(Source data)
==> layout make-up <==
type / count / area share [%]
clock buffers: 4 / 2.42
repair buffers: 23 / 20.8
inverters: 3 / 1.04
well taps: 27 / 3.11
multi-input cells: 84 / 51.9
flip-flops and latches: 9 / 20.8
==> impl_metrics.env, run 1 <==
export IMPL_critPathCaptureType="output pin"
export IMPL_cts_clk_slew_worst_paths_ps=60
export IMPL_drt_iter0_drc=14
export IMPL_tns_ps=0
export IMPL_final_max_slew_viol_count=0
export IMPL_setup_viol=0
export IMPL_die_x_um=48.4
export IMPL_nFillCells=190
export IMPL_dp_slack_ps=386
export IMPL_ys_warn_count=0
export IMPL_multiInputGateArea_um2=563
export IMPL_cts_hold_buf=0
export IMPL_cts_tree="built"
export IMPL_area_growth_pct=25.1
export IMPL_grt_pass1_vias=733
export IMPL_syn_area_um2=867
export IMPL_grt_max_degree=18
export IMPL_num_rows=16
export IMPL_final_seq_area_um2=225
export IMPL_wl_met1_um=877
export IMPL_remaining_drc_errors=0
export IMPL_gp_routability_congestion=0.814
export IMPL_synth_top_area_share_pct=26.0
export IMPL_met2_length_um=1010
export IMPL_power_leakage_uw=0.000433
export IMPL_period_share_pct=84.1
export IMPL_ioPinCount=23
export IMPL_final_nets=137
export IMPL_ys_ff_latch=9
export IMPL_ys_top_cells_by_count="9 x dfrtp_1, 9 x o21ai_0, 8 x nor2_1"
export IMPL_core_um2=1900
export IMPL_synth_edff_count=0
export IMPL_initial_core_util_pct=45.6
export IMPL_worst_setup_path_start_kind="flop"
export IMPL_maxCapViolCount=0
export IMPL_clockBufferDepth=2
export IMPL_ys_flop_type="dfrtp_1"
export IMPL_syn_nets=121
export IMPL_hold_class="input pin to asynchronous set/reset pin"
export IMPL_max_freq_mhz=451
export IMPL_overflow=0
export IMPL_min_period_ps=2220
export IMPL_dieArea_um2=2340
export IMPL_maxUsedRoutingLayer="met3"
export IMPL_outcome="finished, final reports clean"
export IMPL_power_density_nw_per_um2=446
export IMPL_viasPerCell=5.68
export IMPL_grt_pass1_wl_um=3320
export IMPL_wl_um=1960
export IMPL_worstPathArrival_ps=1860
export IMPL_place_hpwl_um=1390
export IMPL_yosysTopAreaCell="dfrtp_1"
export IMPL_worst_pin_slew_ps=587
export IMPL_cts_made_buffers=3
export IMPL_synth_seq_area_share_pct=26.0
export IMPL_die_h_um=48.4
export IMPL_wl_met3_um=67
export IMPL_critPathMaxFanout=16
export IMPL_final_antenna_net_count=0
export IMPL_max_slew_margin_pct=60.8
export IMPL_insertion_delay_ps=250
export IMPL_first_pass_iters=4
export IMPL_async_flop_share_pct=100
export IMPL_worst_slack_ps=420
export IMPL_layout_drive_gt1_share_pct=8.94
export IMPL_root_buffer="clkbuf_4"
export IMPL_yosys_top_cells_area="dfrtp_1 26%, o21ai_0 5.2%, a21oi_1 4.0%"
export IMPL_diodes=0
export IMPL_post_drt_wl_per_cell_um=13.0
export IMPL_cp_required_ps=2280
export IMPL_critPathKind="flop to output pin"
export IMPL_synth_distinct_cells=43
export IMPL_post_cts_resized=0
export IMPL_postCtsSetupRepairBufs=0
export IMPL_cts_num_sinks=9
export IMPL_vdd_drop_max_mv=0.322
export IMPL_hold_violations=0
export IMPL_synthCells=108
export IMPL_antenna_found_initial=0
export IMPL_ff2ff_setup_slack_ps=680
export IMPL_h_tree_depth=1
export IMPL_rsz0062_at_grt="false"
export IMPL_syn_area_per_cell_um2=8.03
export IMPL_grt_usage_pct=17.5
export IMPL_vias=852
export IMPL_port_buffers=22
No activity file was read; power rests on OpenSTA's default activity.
==> src/rtl/button_request_latch.sv <==
// button_request_latch
//   Synchronises and debounces 30 raw pushbuttons (12 hall, 9 per car panel).
//   Each debounced rising edge sets a sticky pending-request bit. The bit is
//   held until the controller's served-clear pulse retires it.
//   Bit packing inside the block: [11:0] hall, [20:12] car 1, [29:21] car 2.
//   Optional build macro: CANCEL_EN. When defined, a press on an already
//   pending car-panel bit cancels that request. Hall bits stay set-only.
module button_request_latch #(
  parameter int CLK_PER_SAMPLE   = 2000000,
  parameter int DEBOUNCE_SAMPLES = 3
) (
  input  logic        clk,
  input  logic        reset,
  input  logic [11:0] rawFloorButton,
  input  logic [8:0]  rawInternalButton1,
  input  logic [8:0]  rawInternalButton2,
  input  logic [11:0] clrFloorButton,
  input  logic [8:0]  clrInternalButton1,
  input  logic [8:0]  clrInternalButton2,
  output logic [11:0] realFloorButton,
  output logic [8:0]  realInternalButton1,
  output logic [8:0]  realInternalButton2,
  output logic        anyRequest
);

  localparam int HALL_W = 12;
  localparam int NB     = 30;
  localparam int DS     = DEBOUNCE_SAMPLES;
  localparam int CW     = (CLK_PER_SAMPLE > 2) ? $clog2(CLK_PER_SAMPLE) : 1;

  logic [NB-1:0]         raw_w;
  logic [NB-1:0]         clr_w;
  logic [NB-1:0]         sync1_q;
  logic [NB-1:0]         sync2_q;
  logic [CW-1:0]         cnt_q;
  logic [CW-1:0]         cnt_d;
  logic                  tick_w;
  logic [NB-1:0][DS-1:0] shr_q;
  logic [NB-1:0][DS-1:0] shr_d;
  logic [NB-1:0]         level_q;
  logic [NB-1:0]         level_d;
  logic [NB-1:0]         level_dly_q;
  logic [NB-1:0]         press_w;
  logic [NB-1:0]         req_q;
  logic [NB-1:0]         req_d;
  logic                  any_q;

  assign raw_w = {rawInternalButton2, rawInternalButton1, rawFloorButton};
  assign clr_w = {clrInternalButton2, clrInternalButton1, clrFloorButton};

  // Two-flop synchroniser on every raw button bit.
  always_ff @(posedge clk or posedge reset) begin
    if (reset) begin
      sync1_q <= '0;
      sync2_q <= '0;
    end else begin
      sync1_q <= raw_w;
      sync2_q <= sync1_q;
    end
  end

  // Shared sample prescaler; tick marks the last count of each period.
  always_comb begin
    tick_w = (cnt_q == CW'(CLK_PER_SAMPLE - 1));
    cnt_d  = tick_w ? '0 : cnt_q + 1'b1;
  end

  always_ff @(posedge clk or posedge reset) begin
    if (reset) cnt_q <= '0;
    else       cnt_q <= cnt_d;
  end

  // Sample history shift and debounced level: changes only on a uniform history.
  always_comb begin
    shr_d   = shr_q;
    level_d = level_q;
    if (tick_w) begin
      for (int i = 0; i < NB; i++) begin
        shr_d[i] = {shr_q[i][DS-2:0], sync2_q[i]};
      end
    end
    for (int i = 0; i < NB; i++) begin
      if (&shr_d[i])       level_d[i] = 1'b1;
      else if (~|shr_d[i]) level_d[i] = 1'b0;
    end
  end

  always_ff @(posedge clk or posedge reset) begin
    if (reset) begin
      shr_q       <= '0;
      level_q     <= '0;
      level_dly_q <= '0;
    end else begin
      shr_q       <= shr_d;
      level_q     <= level_d;
      level_dly_q <= level_q;
    end
  end

  // A press is a rising edge of the debounced level; holding gives one event.
  assign press_w = level_q & ~level_dly_q;

  // Request next state: press beats clear, clear beats hold.
  always_comb begin
    req_d = '0;
    req_d[HALL_W-1:0] = press_w[HALL_W-1:0] |
                        (req_q[HALL_W-1:0] & ~clr_w[HALL_W-1:0]);
`ifdef CANCEL_EN
    // Car panels toggle: a press on a pending bit cancels it, even with a clear.
    req_d[NB-1:HALL_W] = (press_w[NB-1:HALL_W] & ~req_q[NB-1:HALL_W]) |
                         (~press_w[NB-1:HALL_W] & req_q[NB-1:HALL_W] &
                          ~clr_w[NB-1:HALL_W]);
`else
    req_d[NB-1:HALL_W] = press_w[NB-1:HALL_W] |
                         (req_q[NB-1:HALL_W] & ~clr_w[NB-1:HALL_W]);
`endif
  end

  // Pending-request registers and their registered summary.
  always_ff @(posedge clk or posedge reset) begin
    if (reset) begin
      req_q <= '0;
      any_q <= 1'b0;
    end else begin
      req_q <= req_d;
      any_q <= |req_d;
    end
  end

  assign realFloorButton     = req_q[11:0];
  assign realInternalButton1 = req_q[20:12];
  assign realInternalButton2 = req_q[29:21];
  assign anyRequest          = any_q;

endmodule

==> config.mk <==
export PLATFORM = sky130hd
export DESIGN_NAME = button_request_latch
export DESIGN_NICKNAME = d
export VERILOG_FILES = /design/src/rtl/button_request_latch.sv
export SDC_FILE = /design/constraint.sdc
export NUM_CORES = 1
export LEC_CHECK = 0
export CELL_PAD_IN_SITES_DETAIL_PLACEMENT = 1
export CELL_PAD_IN_SITES_GLOBAL_PLACEMENT = 2
export CORE_ASPECT_RATIO = 0.9
export CORE_MARGIN = 10
export CORE_UTILIZATION = 40
export CTS_CLUSTER_SIZE = 25
export DETAILED_ROUTE_END_ITERATION = 7
export GPL_TIMING_DRIVEN = 1
export PLACE_DENSITY = 0.8
export SYNTH_ARGS = -nofsm -noshare
export SYNTH_HDL_FRONTEND = slang
export SYNTH_SLANG_ARGS = --single-unit
==> constraint.sdc <==
create_clock -name clk -period 12.23 [get_ports clk]
set_input_delay 2.446 -clock clk [delete_from_list [all_inputs] [get_ports clk]]
set_output_delay 2.446 -clock clk [all_outputs]
set_load 0.05 [all_outputs]
[Word-level counts from Yosys, hierarchy flattened]
Index checks and enable logic that the tools add are counted.
Cells by class
  add/sub/neg operators: 1
  multiplexer cells: 62
  eq/ne operators: 31
  reductions and logical operators: 61
  bitwise logic cells: 8
Operators by type and width (number)
  2-to-1 mux 90 bit: 1
  AND reduction 3 bit: 30
  OR reduction 3 bit: 30
  2-to-1 mux 1 bit: 60
  inequality test 2 bit (second input constant): 30
  bitwise AND 30 bit: 1
  NOT 30 bit: 1
  OR reduction 30 bit: 1
  adder 21 x 1 -> 21 bit (second input constant): 1
  == test 21 bit (second input constant): 1
  2-to-1 mux 21 bit: 1
  bitwise AND 18 bit: 1
  NOT 18 bit: 1
  bitwise OR 18 bit: 1
  bitwise AND 12 bit: 1
  NOT 12 bit: 1
  bitwise OR 12 bit: 1
Word-level totals
  bits in registers: 262
  output and inout bits: 31
  input port bits: 62

[Longest topological paths before layout]
  depth in word-level cells: 5
  depth in mapped cells: 7
  gate-level depth less buffers: 5

[Worst setup path before layout]
No wires, ideal clock.
  kind: input port to flip-flop
  start point: in clrInternalButton1[2]
  end point: reg any_q, in the netlist anyRequest
  required time: 12.090 ns
  buffers on the path: 0
  slack: 9.075 ns
  library setup time: 0.140 ns
  arrival: 3.015 ns
  stages: 4
  path through: nand2b_1 o2111ai_1 nor4_1 nand4_1
Between the ends
  word-level cells in the longest chain between the ends: 4
Ends and longest elaborated chain
  start: declaration: line 18  | input logic [8:0] clrInternalButton1,
  NOT 18 bit: line 115  | (req_q[NB-1:HALL_W] & ~clr_w[NB-1:HALL_W]);
  bitwise AND 18 bit: line 115
  bitwise OR 18 bit: line 114  | req_d[NB-1:HALL_W] = press_w[NB-1:HALL_W] |
  OR reduction 30 bit: line 126  | any_q <= |req_d;
  end signal: assignment: line 126
  end: declaration: line 46  | logic any_q;
Every way passes these cells.
A chain may end at the register's enable or synchronous reset.

[Worst setup path after layout]
  start point: reg any_q, in the netlist anyRequest
  end point: out anyRequest
RTL lines
  end: declaration: line 23  | output logic anyRequest
No word-level cell between the ends.

==> run metrics <==
Final Hold Viols=0; Fill cells=2576; number of H-tree levels=1; r2r startpoint=cnt_q[9]; gr ovfl total=0; ys flop type=dfrtp_1; Starting Density=40.6%; worst endpoint required time=9.78 ns; CP Class=reg2out; total CTS buffers=28; setup tns final=0 ns; commonest non-fill, non-tap cell in the layout=dfrtp_1; vias per cell=5.10; min cycle time layout=4.22 ns; Skew-Pair Late Insertion Delay=0.54 ns; final worst slack=8.01 ns; DRC=0; Yosys reg bits=262; CTS tree=yes; average size of a mapped cell=13.1 um2; Core Rows=55; CP top delay family=buffers and inverters; Max-slew headroom=25.4%; vias in the first global route=6798; Sequential cell area=6560 um2; min-delay src=sync1_q[4]; Startpoint Class=register; R2R setup slack=9.22 ns; Sink Count=262; Final Non-Filler Cells=1239; Mapped Cells=774; Post-Syn Area=10200 um2; antenna violations before repair=0; number of flops mapped to enable cells by yosys=0; Die Span Y=171 um; Pleak=5.99 nW; area delta synth->final=22.2%; Critical-path top delay cell=clkdlybuf4s50_1; DRT iter0 DRCs=318; status=finished, final reports clean; Arr. time, crit path=1.77 ns; pre-CTS setup slack=7.85 ns; Final period util=34.5%; WHS Endpoint=sync2_q[4]; WL final=21000 um; Core Region=25000 um2; unrepaired setup endpoints after global routing=no; layout cell share with drive strength beyond 1=10.4%; Crit Reg-Reg Endpoint=shr_q[68]; dpl hpwl=13000 um; All-Layer GR Usage=13.0%; Final Max Slew Viols=0; post-CTS sizing=0; ANT nets after route=0; peak supply drop=0.0799 mV; Clock Skews=0.0177 ns; crit path cell chain=clkdlybuf4s50_1; peak per-stage delay on the critical path=0.83 ns; die area=32200 um2; wire length per cell=16.9 um; Cells after DPL=1187; antenna cells=0; first-pass GRT wire length=35200 um; root buf cell=clkbuf_16; via count=6313; asr flop ratio synth=100%; Unique masters post-synth=40; Top-Level Pins=93; multi-input gate area in the final layout=3250 um2; Pre-antenna DRT Iters=4; most frequent cells in the layout=262 x dfrtp_1, 92 x clkdlybuf4s50_1, 90 x mux2_1, 50 x inv_1, 50 x nand2_1; Syn Nets=837; Nets=938; max cap viols=0; Clock transition at path regs=0.06 ns; Final Setup Violations=0; synth top area cells=dfrtp_1 65%, mux2_1 10%, nand2b_1 2.6%; Port Buf Inserts=92; Yosys top cell area share=64.5%; yosys warns=0; largest net degree at the start of global routing=205; post-synth top area cell=dfrtp_1; P per Cell Area=147 nW/um2; CP Capture Type=output port; Reg2Reg Depth=5; fmax=237 MHz; die width=188 um; Seq/Total Area, Yosys=64.5%; Hold WC Path Type=reg2reg; Hold-fix buffers, CTS=0; worst-case clock buffer depth=3; worst-margin pin slew=1.12 ns; postcts setup bufs=0; worst-path fanout max=1; WHS Path Cells=0; Worst Path Buf+Inv=1; RD Place Congestion=0.730
-- synth_stat cells, types with 2 or more instances --
cell and n:
xor2_1 9, nand2b_1 42, a31oi_1 2, buf_6 9
o21ai_0 15, nand4_1 6, or3_1 2, dfrtp_1 262
buf_2 3, nor4_1 8, nand2_1 51, nor2_1 15
nor3_1 5, a32oi_1 28, mux2_1 90, or2_2 30
a21oi_1 31, o211ai_1 30, clkbuf_1 13, mux2i_1 2
nand4b_1 30, o2111ai_1 14, inv_1 51, o22ai_1 2
nand3_1 4, xnor2_1 6
-- registers in the layout, indices dropped and copies added, names as in the netlist --
signal and count:
level_dly_q 30, req_q 30, level_q 30, cnt_q 21, anyRequest 1, shr_q 90
sync2_q 30, sync1_q 30
-- stage by stage --
stage               hold slack [ns]  instance area [um2]  utilization [%]  power (mW)
floorplan                     0.331                10200                -       0.909
global placement              0.332                11400             45.5       0.936
detailed placement            0.336                11400             45.5       0.937
CTS                           0.347                12400             49.6        1.86
global route                  0.356                12400             49.6        1.90
finish                        0.345                12400             49.6        1.83
-- metal layers --
metal,vias to the layer above,wire [um],GRT usage [%]
li1,2955,-,-
met1,3229,9840,17.0
met2,95,9990,21.8
met3,34,764,2.55
met4,0,377,3.27
met5,-,0,0
-- layout make-up --
cell class	count	share of cell area [%]
Clock buffer	36	6.46
Clock inverter	16	1.75
Inverter	51	1.60
Multi-Input combinational cell	436	26.2
Sequential cell	262	52.8
Tap cell	342	3.45
Timing Repair Buffer	96	7.76
-- cells by family (layout without fill, tap and decap cells) --
family / count (synthesis) / in the layout / share of synthesized area, %
AO/OA/AOI/OAI: 124 / 124 / 8.51
XOR/XNOR: 15 / 15 / 1.29
adder cells (fa/ha/maj): 1 / 1 / 0.123
buffers and inverters: 76 / 199 / 3.51
flip-flops: 262 / 262 / 64.5
multiplexers: 92 / 92 / 10.2
AND/OR/NAND/NOR: 204 / 204 / 11.8
-- worst max path at each step --
| stage | from | endpoint | slack (ns) | cells after the start |
|---|---|---|---|---|
| 6_report | anyRequest | anyRequest | 8.01 | 1 |
| 5_1_grt | req_q[20] | realInternalButton1[8] | 7.95 | 1 |
| 4_1_cts | req_q[20] | realInternalButton1[8] | 7.97 | 1 |
| 3_5_place_dp | reset | level_q[10] | 7.85 | 3 |
| 3_3_place_gp | reset | req_q[8] | 7.84 | 3 |
| 2_1_floorplan | reset | anyRequest | 2.57 | 1 |
-- power breakdown --
group | internal, mW | switching (mW)
logic | 0.0184 | 0.0195
registers | 0.877 | 0.00467
clock network | 0.568 | 0.341
total | 1.46 | 0.365
Note: power is estimated with default switching activity, not from simulation.
`config.mk`:
```
export PLATFORM = sky130hd
export DESIGN_NAME = sha_digest_uart_serializer_flat
export DESIGN_NICKNAME = d
export VERILOG_FILES = /design/src/rtl/sha_digest_uart_serializer_if.sv /design/src/rtl/sha_digest_uart_serializer.sv /design/src/flat_wrapper.sv
export SDC_FILE = /design/constraint.sdc
export NUM_CORES = 1
export LEC_CHECK = 0
export CAP_MARGIN = 20
export CORE_ASPECT_RATIO = 0.7
export CORE_UTILIZATION = 30
export CTS_CLUSTER_DIAMETER = 60
export CTS_CLUSTER_SIZE = 24
export DETAILED_ROUTE_END_ITERATION = 10
export HOLD_SLACK_MARGIN = 0.02
export SLEW_MARGIN = 5
export SYNTH_ARGS = -nofsm -noshare
export SYNTH_HDL_FRONTEND = slang
export SYNTH_SLANG_ARGS = --single-unit
```
`constraint.sdc`:
```
create_clock -name clk -period 1.6 [get_ports clk]
set_input_delay 0.24 -clock clk [delete_from_list [all_inputs] [get_ports clk]]
set_output_delay 0.24 -clock clk [all_outputs]
set_load 0.1 [all_outputs]
```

Task to complete: All that should appear in the response is the run of lines from the first line of the entries through the line containing "export IMPL_die_x_um=48.4", copied exactly.

Completed task:
==> layout make-up <==
type / count / area share [%]
clock buffers: 4 / 2.42
repair buffers: 23 / 20.8
inverters: 3 / 1.04
well taps: 27 / 3.11
multi-input cells: 84 / 51.9
flip-flops and latches: 9 / 20.8
==> impl_metrics.env, run 1 <==
export IMPL_critPathCaptureType="output pin"
export IMPL_cts_clk_slew_worst_paths_ps=60
export IMPL_drt_iter0_drc=14
export IMPL_tns_ps=0
export IMPL_final_max_slew_viol_count=0
export IMPL_setup_viol=0
export IMPL_die_x_um=48.4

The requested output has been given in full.